(Exercise materials)

==> config.mk <==
export PLATFORM = sky130hd
export DESIGN_NAME = seg7_scan_capture
export DESIGN_NICKNAME = d
export VERILOG_FILES = /design/src/rtl/seg7_pkg.sv /design/src/rtl/seg7_pattern_decode.sv /design/src/rtl/seg7_scan_capture.sv
export SDC_FILE = /design/constraint.sdc
export NUM_CORES = 1
export LEC_CHECK = 0
export CAP_MARGIN = 20
export CORE_ASPECT_RATIO = 0.6
export CORE_MARGIN = 2
export CORE_UTILIZATION = 45
export DETAILED_ROUTE_END_ITERATION = 10
export PLACE_DENSITY = 0.64
export SYNTH_ARGS = -nofsm -noshare
export SYNTH_HDL_FRONTEND = slang
export SYNTH_SLANG_ARGS = --single-unit
==> constraint.sdc <==
create_clock -name clk -period 3.6 [get_ports clk]
set_input_delay 0.72 -clock clk [delete_from_list [all_inputs] [get_ports clk]]
set_output_delay 0.72 -clock clk [all_outputs]
set_load 0.05 [all_outputs]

(End Exercise materials)

▶ _What to produce_: Could you copy out every line in the material above that contains the string "constraint"?

▶ _Response to the task_:
export SDC_FILE = /design/constraint.sdc
==> constraint.sdc <==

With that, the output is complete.